* Prompt *
Consider the listing below. Extract exactly the lines from the line containing "-- run 2: per-stage" to the line containing "global route,0.4172,0.04911,5926,906,6629", both included.

─── Provided material ───

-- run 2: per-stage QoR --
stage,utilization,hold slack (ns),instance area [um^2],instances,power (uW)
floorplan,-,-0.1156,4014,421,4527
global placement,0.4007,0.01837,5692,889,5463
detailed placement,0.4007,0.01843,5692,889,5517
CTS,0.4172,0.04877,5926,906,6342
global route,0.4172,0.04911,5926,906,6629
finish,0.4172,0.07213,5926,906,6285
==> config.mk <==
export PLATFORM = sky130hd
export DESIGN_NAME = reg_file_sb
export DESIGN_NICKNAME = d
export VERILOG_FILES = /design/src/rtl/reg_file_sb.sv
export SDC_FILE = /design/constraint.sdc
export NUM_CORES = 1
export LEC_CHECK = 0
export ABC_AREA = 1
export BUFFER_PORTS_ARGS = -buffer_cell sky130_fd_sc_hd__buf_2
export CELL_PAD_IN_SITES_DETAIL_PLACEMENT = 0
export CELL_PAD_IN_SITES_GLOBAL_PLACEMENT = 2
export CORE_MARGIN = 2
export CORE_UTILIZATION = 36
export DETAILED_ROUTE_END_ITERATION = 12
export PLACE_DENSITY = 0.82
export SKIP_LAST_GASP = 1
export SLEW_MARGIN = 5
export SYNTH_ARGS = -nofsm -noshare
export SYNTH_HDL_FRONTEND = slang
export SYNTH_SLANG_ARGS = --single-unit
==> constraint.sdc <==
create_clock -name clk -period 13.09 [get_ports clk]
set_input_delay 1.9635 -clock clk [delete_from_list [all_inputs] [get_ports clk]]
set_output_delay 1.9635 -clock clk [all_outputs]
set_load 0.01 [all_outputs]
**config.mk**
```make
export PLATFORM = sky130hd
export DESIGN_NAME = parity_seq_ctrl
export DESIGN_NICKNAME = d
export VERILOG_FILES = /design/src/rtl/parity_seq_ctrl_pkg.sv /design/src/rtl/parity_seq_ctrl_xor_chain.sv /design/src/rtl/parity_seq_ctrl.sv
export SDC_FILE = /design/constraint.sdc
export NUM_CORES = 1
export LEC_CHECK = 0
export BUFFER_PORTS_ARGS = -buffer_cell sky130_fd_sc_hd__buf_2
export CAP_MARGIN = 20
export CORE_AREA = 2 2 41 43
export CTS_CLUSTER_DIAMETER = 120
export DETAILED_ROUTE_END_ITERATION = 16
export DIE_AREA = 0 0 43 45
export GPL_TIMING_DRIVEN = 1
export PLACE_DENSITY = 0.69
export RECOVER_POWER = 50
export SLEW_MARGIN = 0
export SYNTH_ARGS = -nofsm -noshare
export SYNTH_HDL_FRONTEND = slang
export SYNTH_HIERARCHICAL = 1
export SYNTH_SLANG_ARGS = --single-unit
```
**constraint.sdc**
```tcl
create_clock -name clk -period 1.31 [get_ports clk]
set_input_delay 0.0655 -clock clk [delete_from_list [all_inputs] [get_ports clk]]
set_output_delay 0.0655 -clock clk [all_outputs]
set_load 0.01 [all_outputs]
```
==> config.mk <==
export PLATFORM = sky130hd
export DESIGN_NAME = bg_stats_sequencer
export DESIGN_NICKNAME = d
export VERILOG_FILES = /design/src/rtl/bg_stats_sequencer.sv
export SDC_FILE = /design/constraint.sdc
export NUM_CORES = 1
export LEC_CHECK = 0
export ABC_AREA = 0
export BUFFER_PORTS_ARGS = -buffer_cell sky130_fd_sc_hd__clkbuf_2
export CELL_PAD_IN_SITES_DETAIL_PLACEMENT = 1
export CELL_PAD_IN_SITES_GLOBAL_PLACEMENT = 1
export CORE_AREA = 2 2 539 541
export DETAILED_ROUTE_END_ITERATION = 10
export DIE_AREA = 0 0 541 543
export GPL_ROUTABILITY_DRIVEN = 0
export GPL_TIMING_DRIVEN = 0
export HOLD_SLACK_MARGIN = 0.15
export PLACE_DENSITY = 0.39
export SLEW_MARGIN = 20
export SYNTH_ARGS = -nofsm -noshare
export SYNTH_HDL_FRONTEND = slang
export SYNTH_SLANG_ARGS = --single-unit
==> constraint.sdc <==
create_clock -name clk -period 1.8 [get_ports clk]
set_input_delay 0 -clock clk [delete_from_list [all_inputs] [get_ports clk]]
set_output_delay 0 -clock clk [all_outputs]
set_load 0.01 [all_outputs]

───
─── Provided material ───

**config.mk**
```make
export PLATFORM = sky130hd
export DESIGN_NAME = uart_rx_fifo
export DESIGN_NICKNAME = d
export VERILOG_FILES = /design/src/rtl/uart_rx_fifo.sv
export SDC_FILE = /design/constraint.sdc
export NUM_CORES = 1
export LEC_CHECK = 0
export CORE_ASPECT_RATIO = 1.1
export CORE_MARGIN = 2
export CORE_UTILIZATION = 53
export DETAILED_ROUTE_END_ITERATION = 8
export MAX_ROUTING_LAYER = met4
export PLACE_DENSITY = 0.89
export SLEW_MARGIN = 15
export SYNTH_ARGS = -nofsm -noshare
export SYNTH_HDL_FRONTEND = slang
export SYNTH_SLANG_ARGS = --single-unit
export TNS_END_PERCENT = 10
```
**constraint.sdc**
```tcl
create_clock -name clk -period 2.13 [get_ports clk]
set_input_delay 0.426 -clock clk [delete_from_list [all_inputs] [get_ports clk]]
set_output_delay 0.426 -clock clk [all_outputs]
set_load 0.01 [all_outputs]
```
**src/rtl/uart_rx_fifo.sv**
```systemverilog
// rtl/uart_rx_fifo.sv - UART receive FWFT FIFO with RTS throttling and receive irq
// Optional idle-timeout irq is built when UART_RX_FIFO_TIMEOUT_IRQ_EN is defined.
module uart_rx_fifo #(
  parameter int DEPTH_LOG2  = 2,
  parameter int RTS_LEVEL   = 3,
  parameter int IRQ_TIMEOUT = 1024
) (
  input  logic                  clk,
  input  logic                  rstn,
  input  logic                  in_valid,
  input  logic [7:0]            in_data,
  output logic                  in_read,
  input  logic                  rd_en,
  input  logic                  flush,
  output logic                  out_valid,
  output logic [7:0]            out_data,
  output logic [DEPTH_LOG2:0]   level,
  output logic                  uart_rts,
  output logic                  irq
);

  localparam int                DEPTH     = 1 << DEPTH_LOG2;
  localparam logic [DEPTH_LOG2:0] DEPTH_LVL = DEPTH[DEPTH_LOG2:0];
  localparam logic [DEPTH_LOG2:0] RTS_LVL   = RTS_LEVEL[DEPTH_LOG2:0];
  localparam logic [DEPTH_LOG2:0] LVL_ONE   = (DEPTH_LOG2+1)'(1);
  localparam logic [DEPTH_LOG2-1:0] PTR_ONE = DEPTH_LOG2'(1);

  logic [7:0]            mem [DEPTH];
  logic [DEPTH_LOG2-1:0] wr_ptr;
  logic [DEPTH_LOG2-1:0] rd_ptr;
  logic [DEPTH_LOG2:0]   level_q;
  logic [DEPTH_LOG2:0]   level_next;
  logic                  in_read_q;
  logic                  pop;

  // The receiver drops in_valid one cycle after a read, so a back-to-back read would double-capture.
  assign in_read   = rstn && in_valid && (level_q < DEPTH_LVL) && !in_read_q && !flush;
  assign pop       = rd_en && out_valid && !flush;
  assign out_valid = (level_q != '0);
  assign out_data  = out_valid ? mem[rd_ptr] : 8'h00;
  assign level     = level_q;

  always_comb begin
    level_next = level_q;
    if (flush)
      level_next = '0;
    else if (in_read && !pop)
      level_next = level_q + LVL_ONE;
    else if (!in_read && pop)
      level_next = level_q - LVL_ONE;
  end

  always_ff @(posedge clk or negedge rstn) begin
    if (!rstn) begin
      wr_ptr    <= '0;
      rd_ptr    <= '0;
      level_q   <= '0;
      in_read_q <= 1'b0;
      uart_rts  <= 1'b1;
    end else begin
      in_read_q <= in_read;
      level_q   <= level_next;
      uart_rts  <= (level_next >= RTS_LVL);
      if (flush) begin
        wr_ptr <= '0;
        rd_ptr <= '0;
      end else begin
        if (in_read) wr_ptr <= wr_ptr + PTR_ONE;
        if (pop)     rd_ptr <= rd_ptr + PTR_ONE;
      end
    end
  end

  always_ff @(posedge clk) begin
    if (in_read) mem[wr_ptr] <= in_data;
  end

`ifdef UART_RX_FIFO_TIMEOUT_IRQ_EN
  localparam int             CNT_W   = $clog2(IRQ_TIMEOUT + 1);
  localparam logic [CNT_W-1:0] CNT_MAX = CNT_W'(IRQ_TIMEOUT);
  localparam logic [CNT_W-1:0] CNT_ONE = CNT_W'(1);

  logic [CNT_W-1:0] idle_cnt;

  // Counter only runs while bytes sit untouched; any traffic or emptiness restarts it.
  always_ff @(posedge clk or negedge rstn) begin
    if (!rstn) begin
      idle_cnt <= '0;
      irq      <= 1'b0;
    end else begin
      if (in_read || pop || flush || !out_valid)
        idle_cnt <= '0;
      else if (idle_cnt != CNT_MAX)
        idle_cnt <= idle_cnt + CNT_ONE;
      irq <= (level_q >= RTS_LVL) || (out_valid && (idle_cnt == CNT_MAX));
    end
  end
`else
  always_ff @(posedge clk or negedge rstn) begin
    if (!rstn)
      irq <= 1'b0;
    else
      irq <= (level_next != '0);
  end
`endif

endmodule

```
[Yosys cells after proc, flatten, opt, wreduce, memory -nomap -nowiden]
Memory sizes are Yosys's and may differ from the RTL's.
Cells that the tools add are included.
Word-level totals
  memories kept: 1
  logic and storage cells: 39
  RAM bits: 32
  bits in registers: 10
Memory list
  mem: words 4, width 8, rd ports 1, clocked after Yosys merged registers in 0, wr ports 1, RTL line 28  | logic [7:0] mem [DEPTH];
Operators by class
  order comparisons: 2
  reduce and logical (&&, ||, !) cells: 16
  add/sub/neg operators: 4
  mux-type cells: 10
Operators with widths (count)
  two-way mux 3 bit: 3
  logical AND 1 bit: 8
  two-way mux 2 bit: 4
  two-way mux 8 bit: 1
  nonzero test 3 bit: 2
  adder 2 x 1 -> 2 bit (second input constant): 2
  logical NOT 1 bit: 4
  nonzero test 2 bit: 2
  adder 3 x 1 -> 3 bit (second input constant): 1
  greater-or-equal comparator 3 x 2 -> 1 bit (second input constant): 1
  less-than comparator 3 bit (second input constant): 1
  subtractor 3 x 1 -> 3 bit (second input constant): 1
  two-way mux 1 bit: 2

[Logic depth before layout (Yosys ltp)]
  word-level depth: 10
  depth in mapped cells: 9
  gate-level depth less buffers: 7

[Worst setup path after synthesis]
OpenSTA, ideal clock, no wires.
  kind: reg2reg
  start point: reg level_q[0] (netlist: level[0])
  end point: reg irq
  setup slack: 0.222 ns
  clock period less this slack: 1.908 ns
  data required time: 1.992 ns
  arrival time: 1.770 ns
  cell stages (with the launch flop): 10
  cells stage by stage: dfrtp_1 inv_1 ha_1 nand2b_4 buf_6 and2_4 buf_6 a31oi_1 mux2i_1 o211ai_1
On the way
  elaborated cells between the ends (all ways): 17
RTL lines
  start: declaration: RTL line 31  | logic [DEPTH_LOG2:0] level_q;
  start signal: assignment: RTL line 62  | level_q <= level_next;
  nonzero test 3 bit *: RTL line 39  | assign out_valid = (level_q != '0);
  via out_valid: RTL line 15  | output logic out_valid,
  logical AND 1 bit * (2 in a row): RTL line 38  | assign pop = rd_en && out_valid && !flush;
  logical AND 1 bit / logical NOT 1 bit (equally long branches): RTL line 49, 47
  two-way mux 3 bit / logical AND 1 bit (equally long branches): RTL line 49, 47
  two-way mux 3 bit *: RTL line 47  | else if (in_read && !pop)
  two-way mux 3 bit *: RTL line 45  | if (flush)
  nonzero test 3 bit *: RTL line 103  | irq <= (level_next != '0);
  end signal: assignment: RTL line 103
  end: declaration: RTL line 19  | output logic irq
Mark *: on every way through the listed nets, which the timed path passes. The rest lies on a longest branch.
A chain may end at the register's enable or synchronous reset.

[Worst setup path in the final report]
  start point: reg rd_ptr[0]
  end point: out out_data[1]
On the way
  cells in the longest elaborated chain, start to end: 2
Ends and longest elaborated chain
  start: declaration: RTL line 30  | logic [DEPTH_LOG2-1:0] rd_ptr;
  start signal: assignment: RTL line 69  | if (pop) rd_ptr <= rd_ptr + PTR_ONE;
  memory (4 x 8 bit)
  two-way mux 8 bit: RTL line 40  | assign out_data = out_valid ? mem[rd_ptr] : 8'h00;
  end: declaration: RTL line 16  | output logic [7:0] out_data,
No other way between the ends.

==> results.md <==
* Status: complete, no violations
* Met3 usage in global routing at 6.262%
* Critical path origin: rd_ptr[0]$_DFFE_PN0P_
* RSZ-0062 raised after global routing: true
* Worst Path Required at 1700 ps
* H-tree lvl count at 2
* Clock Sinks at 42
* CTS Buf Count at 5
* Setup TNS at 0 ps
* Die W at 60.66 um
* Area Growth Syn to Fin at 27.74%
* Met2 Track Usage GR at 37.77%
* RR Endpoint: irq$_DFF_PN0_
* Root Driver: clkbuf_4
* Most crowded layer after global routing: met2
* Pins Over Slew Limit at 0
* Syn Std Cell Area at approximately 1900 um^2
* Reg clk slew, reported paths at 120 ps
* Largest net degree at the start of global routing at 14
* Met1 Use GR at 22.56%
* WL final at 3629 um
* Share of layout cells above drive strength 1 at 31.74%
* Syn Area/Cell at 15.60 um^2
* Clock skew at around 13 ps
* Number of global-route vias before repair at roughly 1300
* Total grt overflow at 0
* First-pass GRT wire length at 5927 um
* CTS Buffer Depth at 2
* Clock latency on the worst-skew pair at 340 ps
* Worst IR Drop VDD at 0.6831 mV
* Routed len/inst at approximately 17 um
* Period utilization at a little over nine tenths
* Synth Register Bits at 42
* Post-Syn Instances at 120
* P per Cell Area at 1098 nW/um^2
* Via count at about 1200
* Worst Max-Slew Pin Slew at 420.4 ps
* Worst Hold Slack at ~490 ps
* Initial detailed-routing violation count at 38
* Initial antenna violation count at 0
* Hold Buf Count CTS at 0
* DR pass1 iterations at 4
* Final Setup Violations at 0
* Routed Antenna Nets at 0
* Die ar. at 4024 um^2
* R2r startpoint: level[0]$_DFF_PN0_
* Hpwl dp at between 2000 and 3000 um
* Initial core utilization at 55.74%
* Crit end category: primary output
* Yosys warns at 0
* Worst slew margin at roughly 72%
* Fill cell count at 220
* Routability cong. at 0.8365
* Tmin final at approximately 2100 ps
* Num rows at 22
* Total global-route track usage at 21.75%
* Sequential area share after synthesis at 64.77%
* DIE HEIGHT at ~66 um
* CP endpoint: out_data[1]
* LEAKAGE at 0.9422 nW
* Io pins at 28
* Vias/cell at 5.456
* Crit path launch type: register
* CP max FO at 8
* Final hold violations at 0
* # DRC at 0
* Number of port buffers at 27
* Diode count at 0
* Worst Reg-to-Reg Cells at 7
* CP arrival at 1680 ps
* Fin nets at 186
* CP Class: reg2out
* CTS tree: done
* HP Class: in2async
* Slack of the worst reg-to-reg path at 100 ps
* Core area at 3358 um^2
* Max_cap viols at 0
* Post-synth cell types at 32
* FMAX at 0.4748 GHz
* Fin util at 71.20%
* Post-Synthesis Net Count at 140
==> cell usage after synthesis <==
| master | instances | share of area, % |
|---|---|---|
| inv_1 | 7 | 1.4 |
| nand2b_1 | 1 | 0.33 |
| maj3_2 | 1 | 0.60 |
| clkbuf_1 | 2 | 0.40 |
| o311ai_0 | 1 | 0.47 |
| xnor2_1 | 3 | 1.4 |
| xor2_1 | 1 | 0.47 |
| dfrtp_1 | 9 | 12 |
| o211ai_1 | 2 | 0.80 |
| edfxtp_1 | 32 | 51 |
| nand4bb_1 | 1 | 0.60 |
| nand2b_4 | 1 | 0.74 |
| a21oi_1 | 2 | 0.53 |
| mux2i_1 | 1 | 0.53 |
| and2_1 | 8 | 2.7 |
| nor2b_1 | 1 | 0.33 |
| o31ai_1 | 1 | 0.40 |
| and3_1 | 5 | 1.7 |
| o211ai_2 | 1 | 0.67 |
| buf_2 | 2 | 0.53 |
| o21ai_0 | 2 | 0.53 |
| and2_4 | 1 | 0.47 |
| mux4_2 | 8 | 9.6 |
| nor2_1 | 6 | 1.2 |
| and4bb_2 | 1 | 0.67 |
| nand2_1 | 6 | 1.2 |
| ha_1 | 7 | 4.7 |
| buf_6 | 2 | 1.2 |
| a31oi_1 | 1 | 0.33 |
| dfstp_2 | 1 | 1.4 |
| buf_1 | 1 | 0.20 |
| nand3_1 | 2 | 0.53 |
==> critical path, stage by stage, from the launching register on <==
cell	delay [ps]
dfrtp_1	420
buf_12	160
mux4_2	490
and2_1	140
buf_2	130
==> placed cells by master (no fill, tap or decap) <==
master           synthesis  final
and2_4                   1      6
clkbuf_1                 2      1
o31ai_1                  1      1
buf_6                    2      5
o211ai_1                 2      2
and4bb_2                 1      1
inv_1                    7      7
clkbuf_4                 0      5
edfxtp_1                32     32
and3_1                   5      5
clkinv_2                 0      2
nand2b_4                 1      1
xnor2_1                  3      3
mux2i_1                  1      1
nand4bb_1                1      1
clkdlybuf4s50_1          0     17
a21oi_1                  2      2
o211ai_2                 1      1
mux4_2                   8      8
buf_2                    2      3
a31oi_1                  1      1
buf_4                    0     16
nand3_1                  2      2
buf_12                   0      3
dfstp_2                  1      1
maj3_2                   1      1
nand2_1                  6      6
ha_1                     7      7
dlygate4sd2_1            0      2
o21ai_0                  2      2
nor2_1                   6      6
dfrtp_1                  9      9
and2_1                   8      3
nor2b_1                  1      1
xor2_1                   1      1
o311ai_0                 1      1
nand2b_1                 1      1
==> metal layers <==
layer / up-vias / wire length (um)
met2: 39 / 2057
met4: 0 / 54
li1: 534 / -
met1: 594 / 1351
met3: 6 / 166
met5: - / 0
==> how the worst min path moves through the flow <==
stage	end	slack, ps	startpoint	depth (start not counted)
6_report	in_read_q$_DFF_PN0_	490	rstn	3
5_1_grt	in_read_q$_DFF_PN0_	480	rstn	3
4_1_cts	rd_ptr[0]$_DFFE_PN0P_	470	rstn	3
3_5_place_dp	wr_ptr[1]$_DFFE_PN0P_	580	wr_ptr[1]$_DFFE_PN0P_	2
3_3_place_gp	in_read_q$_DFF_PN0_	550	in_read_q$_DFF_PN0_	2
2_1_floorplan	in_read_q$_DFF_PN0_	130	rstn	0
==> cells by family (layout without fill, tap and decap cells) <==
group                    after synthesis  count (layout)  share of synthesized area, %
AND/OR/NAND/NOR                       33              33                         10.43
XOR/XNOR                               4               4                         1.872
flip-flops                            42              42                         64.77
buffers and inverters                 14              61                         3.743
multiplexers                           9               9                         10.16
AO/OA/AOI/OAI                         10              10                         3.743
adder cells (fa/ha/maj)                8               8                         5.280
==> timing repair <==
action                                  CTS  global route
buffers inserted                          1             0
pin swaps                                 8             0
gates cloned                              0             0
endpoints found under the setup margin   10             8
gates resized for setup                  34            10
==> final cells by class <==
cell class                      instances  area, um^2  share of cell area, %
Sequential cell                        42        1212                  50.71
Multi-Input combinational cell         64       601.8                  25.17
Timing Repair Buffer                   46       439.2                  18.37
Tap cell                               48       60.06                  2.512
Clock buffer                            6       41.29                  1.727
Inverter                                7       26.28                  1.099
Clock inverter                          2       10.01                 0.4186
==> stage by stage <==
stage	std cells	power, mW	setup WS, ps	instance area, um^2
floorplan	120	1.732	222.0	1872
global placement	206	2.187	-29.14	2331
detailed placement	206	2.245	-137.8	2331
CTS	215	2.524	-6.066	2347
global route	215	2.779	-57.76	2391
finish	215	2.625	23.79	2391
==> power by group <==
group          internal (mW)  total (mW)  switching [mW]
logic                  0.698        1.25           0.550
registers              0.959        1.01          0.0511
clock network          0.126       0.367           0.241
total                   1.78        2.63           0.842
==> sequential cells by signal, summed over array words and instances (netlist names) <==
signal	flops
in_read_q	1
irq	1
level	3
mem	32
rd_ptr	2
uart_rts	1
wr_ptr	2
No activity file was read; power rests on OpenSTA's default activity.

───

* Written response *
-- run 2: per-stage QoR --
stage,utilization,hold slack (ns),instance area [um^2],instances,power (uW)
floorplan,-,-0.1156,4014,421,4527
global placement,0.4007,0.01837,5692,889,5463
detailed placement,0.4007,0.01843,5692,889,5517
CTS,0.4172,0.04877,5926,906,6342
global route,0.4172,0.04911,5926,906,6629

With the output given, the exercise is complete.